J Korean Soc Plast Reconstr Surg.
2009 Jan;36(1):33-37.
Hepatic Artery Anastomosis in Liver Transplantation
- Affiliations
-
- 1Department of Plastic and Reconstructive Surgery, School of Medicine, Ajou University, Suwon, Korea. mpark@ajou.ac.kr
- 2Department of Surgery, School of Medicine, Ajou University, Suwon, Korea.
Abstract
- PURPOSE
Liver transplantation is considered as the treatment of choice in many acute and chronic liver diseases, and it is becoming more common. Since successful microscopic anastomosis of hepatic artery is a crucial requirement of successful liver transplantation, we studied and analyzed the result of hepatic artery anastomosis of liver transplantation in our liver transplantation center.
METHODS
145 liver transplantations were performed from February 2005 to May 2008. Male to female ratio of the liver transplantation recipients was 3.4:1. Anastomosis of portal vein, hepatic vein and biliary tract was performed by the general surgeon, and anastomosis of hepatic artery was performed by the plastic surgeon under the loupe or microscopic vision.
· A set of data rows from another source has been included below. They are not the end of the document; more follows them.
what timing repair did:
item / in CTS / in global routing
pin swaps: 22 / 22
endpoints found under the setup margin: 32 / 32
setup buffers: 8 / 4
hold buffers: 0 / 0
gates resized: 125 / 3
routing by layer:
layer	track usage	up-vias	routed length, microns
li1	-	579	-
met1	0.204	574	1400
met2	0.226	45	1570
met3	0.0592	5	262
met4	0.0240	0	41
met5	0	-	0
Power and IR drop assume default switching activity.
===== ./run.sh =====
#!/bin/bash
# OpenROAD 26Q1-2900-gdf79404cd8, Yosys 0.63+post, stock flow scripts
make -C /OpenROAD-flow-scripts/flow DESIGN_CONFIG=/design/flow/config.mk WORK_HOME=/design/flow/orfs finish

===== ./config.mk =====
export PLATFORM = sky130hd
export DESIGN_NAME = melody_player
export DESIGN_NICKNAME = melody_player
export VERILOG_FILES = /design/flow/design.v
export SDC_FILE = /design/flow/constraint.sdc
export NUM_CORES = 4
export LEC_CHECK = 1
export CORE_UTILIZATION = 50

===== ./constraint.sdc =====
current_design melody_player

set clk_period 3.1
set clk_io_pct 0.2

create_clock -name clk0 -period $clk_period [get_ports {clk}]

set non_clock_inputs [all_inputs -no_clocks]
set_input_delay [expr $clk_period * $clk_io_pct] -clock clk0 $non_clock_inputs
set_output_delay [expr $clk_period * $clk_io_pct] -clock clk0 [all_outputs]

===== ./design.v =====
module melody_player(
    input wire clk,
    output wire speaker
);
    reg [2:0] note = 0;
    reg [31:0] note_duration = 0;
    reg [31:0] counter = 0;
    wire square_wave;
    signal_generator sg (
        .clk(clk),
        .note(note),
        .square_wave(square_wave)
    );
    assign speaker = square_wave;
    always @(posedge clk) begin
        if (counter >= note_duration) begin
            counter <= 0;
            case (note)
                0: begin note <= 1; note_duration <= 12000000; end  
                1: begin note <= 2; note_duration <= 12000000; end  
                2: begin note <= 3; note_duration <= 12000000; end  
                3: begin note <= 4; note_duration <= 12000000; end  
                4: begin note <= 5; note_duration <= 12000000; end  
                5: begin note <= 6; note_duration <= 12000000; end  
                6: begin note <= 7; note_duration <= 12000000; end  
                7: begin note <= 0; note_duration <= 12000000; end  
                default: begin note <= 0; note_duration <= 12000000; end  
            endcase
        end else begin
            counter <= counter + 1;
        end
    end
endmodule
module signal_generator(
    input wire clk,
    input wire [2:0] note,
    output reg square_wave
);
    reg [31:0] counter = 0;
    reg [31:0] threshold;
    always @(*) begin
        case (note)
            3'd0: threshold = 12000000 / 261.63 / 2;  
            3'd1: threshold = 12000000 / 293.66 / 2;  
            3'd2: threshold = 12000000 / 329.63 / 2;  
            3'd3: threshold = 12000000 / 349.23 / 2;  
            3'd4: threshold = 12000000 / 392.00 / 2;  
            3'd5: threshold = 12000000 / 440.00 / 2;  
            3'd6: threshold = 12000000 / 493.88 / 2;  
            3'd7: threshold = 12000000 / 523.25 / 2;  
            default: threshold = 12000000 / 261.63 / 2;  
        endcase
    end
    always @(posedge clk) begin
        if (counter >= threshold) begin
            counter <= 0;
            square_wave <= ~square_wave;
        end else begin
            counter <= counter + 1;
        end
    end
endmodule

==> flow_metrics.tcl <==
# yosys + openroad results
set metrics [dict create \
    setup_violations 0 \
    warnings 32 \
    max_cap_viol_count 0 \
    min_path_type "flop to flop" \
    drive_gt1_share_pct 12.8 \
    min_period_ns 2.70 \
    gp_congestion 0.777 \
    drt_first_pass_iters 4 \
    coreArea_mm2 0.00646 \
    ctsHoldBuffers 0 \
    drt_iter0_drc 52 \
    synth-edff-count 5 \
    worstRegToRegCells 9 \
    cts_root_buf "clkbuf_8" \
    stdcell_count 452 \
    finalCritPeriodShare_pct 86.9 \
    arrival_ns 2.80 \
    p_leak_nw 1.42 \
    netlist_area_mm2 0.00340 \
    cts_tree "yes" \
    die-area_mm2 0.00713 \
    vias_per_cell 5.13 \
    die_y_um 84.5 \
    pin_count 2 \
    async_reset_ff_share_pct 0 \
    die_x_um 84.5 \
    cts_htree_levels 3 \
    grt_pass1_vias 2287 \
    finClkSkew_ns 0.0110 \
    dp_hpwl_um 3950 \
    clkTransAtPathRegs_ns 0.08 \
    clkLatencyLatePin_ns 0.34 \
    irDropWorstVdd_mv 0.293 \
    fmax_mhz 371 \
    antenna_found_initial 0 \
    syn_to_final_growth_pct 10.0 \
    post_cts_buffers 0 \
    grt_pass1_wl_um 10200 \
    finalHoldViolCount 0 \
    numCtsBuffers 9 \
    place_inst 436 \
    drt-wirelength-per-cell_um 12.0 \
    floorplan.core_util_pct 52.6 \
    vias 2317 \
    status "finished, final reports clean" \
    worstMarginPinSlew_ns 0.821 \
    core.rowCount 29 \
    clock_sinks 69 \
    grt_max_degree 29 \
    crit_path_start_kind "flop" \
    syn_area_per_cell_um2 10.0 \
    ant_nets 0 \
    slew_headroom_pct 44.9 \
    grt_overflow 0 \
    ys_cells 339 \
    yosysWarnings 11 \
    drc 0 \
    antenna_cells 0 \
    critPathKind "flop to flop" \
    crit_required_ns 3.21 \
    drv_slew 0 \
    synth.most_common_cell "dfxtp_1" \
    cts_resized 0 \
    fin_setup_tns_ns 0 \
    common_cells "64 x dfxtp_1, 35 x ha_1, 24 x nor2_1" \
    power_density_mw_per_mm2 555 \
    clockBufferDepth 2 \
    top_cell_area_share_pct 37.7 \
    rsz0062_at_grt "false" \
    topCellsByArea "dfxtp_1 38%, ha_1 13%, xor2_1 5.2%" \
    ys_ff 69 \
    end_kind "flop" \
    flop_cell "dfxtp_1" \
    netlist-cell-type-count 45 \
    grt_usage_pct 18.0 \
    drt_wl_total_um 5440 \
    yosys-stat-area_mm2 0.00340 \
    synthesis.instances 339 \
    min_delay_path_depth 1 \
    top_area_cell "dfxtp_1" \
    crit_fanout 8 \
    synth-seq-area-share_pct 42.1 \
    numPortBuffers 1 \
]
[per-stage QoR]
| step | util [%] | cell area, um^2 | hold WS (ns) | power, mW | setup slack, ns |
|---|---|---|---|---|---|
| global placement | 55.3 | 3570 | 0.476 | 1.46 | 0.472 |
| finish | 57.9 | 3740 | 0.485 | 2.08 | 0.405 |
| floorplan | - | 3480 | 0.457 | 1.36 | 0.472 |
| CTS | 57.9 | 3740 | 0.489 | 2.11 | 0.386 |
| global route | 57.9 | 3740 | 0.525 | 2.24 | 0.176 |
| detailed placement | 55.3 | 3570 | 0.477 | 1.46 | 0.427 |
[cell usage in the layout (no fill, tap or decap), types with 3 or more instances in the layout]
| cell type | n |
|---|---|
| dfxtp_1 | 64 |
| ha_1 | 35 |
| nor2_1 | 24 |
| conb_1 | 24 |
| nand2_1 | 23 |
| xor2_1 | 20 |
| nor4_1 | 18 |
| xnor2_1 | 16 |
| nand3_1 | 15 |
| nand4_1 | 15 |
| inv_1 | 14 |
| nor2_4 | 12 |
| clkbuf_8 | 9 |
| a21oi_1 | 7 |
| nor3_1 | 7 |
| nor2_2 | 7 |
| o21ai_0 | 6 |
| buf_4 | 6 |
| edfxtp_1 | 5 |
| a21o_1 | 3 |
| or3_1 | 3 |
| nor4b_1 | 3 |
[flip-flops by register name, indices dropped and copies added (netlist names)]
name            count
counter            32
sg.counter         32
note                3
note_duration       1
sg.square_wave      1
[final timing paths]
kind,endpoint,slack (ns),from
setup / recovery,sg.square_wave$_DFFE_PP_,0.40,note[1]$_DFFE_PP_
hold / removal,sg.counter[0]$_SDFF_PP0_,0.49,sg.counter[0]$_SDFF_PP0_
setup reg to reg,sg.square_wave$_DFFE_PP_,0.40,note[1]$_DFFE_PP_
hold reg to reg,sg.counter[0]$_SDFF_PP0_,0.49,sg.counter[0]$_SDFF_PP0_
[worst max-delay path, cell delays in order, from the launching register on]
cell and delay [ns]:
edfxtp_1 0.48, inv_1 0.12, ha_1 0.37, o21ai_0 0.18, ha_1 0.24, nand2b_1 0.13, a2111oi_0 0.37, nand3b_1 0.17
nand2_1 0.07, or3_1 0.31
[final cells by class]
class | count | area (um^2)
multi-input cells | 269 | 1930
clock inverters | 7 | 47.5
well taps | 77 | 96.3
repair buffers | 7 | 55.1
fillers | 570 | 2720
inverters | 14 | 52.6
clock buffers | 9 | 124
flip-flops and latches | 69 | 1430
[metal layers]
layer  GRT usage, %  up-vias  wire length, um
met3           2.99        9              117
met1           27.3     1036             2830
li1               -     1253                -
met2           28.9       19             2370
met5              0        -                0
met4           3.08        0              118
[cell families (layout without fill, tap and decap cells)]
logic type,after synthesis,after routing,synth area share (%)
and+or+nand+nor,145,145,25.1
DFF,69,69,42.1
xor gates and xnor gates,36,36,9.27
adders and majority gates,35,35,12.9
AOI/OAI and AO/OA,27,27,6.37
buffers and inverters,23,37,3.42
other,2,24,0.221
muxes,2,2,0.626
[power breakdown]
part           switching, mW  internal, mW
combinational          0.263         0.191
sequential            0.0364         0.946
clock                  0.349         0.292
Power figures rest on the tool's default switching activity, not on a simulated workload.
==> design/flow/config.mk <==
export PLATFORM = sky130hd
export DESIGN_NAME = music_box
export DESIGN_NICKNAME = music_box
export VERILOG_FILES = /design/flow/design.v
export SDC_FILE = /design/flow/constraint.sdc
export NUM_CORES = 4
export LEC_CHECK = 1
export CORE_AREA = 10 10 70 70
export DIE_AREA = 0 0 80 80
==> design/flow/constraint.sdc <==
current_design music_box

set clk_period 2.2
set clk_io_pct 0.2

create_clock -name clk0 -period $clk_period [get_ports {clk}]

set non_clock_inputs [all_inputs -no_clocks]
set_input_delay [expr $clk_period * $clk_io_pct] -clock clk0 $non_clock_inputs
set_output_delay [expr $clk_period * $clk_io_pct] -clock clk0 [all_outputs]
==> design/flow/design.v <==
module music_box(
    input wire clk,  
    output reg speaker  
);
parameter NOTE_DO_P = 22933;
parameter NOTE_DO = 47866;
parameter NOTE_RE = 40863;
parameter NOTE_MI = 36404;
parameter NOTE_FA = 34391;
parameter NOTE_SOL = 30612;
parameter NOTE_LA = 27272;
parameter NOTE_SI = 24297;
parameter NOTE_LA_S = 25742;
reg [14:0] melody [0:24];
initial begin 
    melody[0] = NOTE_DO;
    melody[1] = NOTE_DO;
    melody[2] = NOTE_RE;
    melody[3] = NOTE_DO;
    melody[4] = NOTE_FA;
    melody[5] = NOTE_MI;
end
reg [4:0] note_index = 5'd0;  
reg [14:0] counter = 15'd0;
reg [14:0] divisor;
initial begin
    speaker = 1'b0;  
end
always @(posedge clk) begin
    divisor <= melody[note_index];
    if (counter >= divisor) begin
        counter <= 15'd0;
        speaker <= ~speaker;
    end else begin
        counter <= counter + 1'b1;
    end
    if (counter == 12_000_000) begin
        note_index <= note_index + 1;
        if (note_index == 24) begin
            note_index <= 5'd0;
        end
    end
end
endmodule
==> design/flow/run.sh <==
#!/bin/bash
# OpenROAD 26Q1-2900-gdf79404cd8, Yosys 0.63+post, stock flow scripts
make -C /OpenROAD-flow-scripts/flow DESIGN_CONFIG=/design/flow/config.mk WORK_HOME=/design/flow/orfs finish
After the hepatic artery was reconstructed, anastomosed site status and flow were checked with Doppler ultrasonography intraoperatively and with contrast enhanced CT or angiography postoperatively if necessary.
RESULTS
Out of 145 liver transplantations, cadaveric liver donor was used 37 cases and living donor liver transplantation was performed 108 cases including the 2 dual donor liver transplantations. As for the baseline diseases that resulted in the liver transplantation, there were 57 cases of liver cirrhosis and hepatocellular carcinoma due to hepatitis B, taking up the greatest proportion. Single donor hepatic artery was used in 114 cases, and mean artery diameter was 2.92mm and mean artery length was 24.25mm. Hepatic artery was used as the recipient artery in every case except the 8 cases in which gastroepiploic artery was used as alternative. Out of 145 cases of hepatic artery anastomosis, 3 cases resulted in the thrombosis of the hepatic artery, requiring thrombectomy and re-anastomosis. In all 3 cases, thrombosis was found in left hepatic artery and there was no past history of hepatic artery chemoembolization.
CONCLUSION
Incidence of hepatic artery thrombosis after the anastomosis of hepatic artery during liver transplantation was 2.1%, which is considered sufficiently low.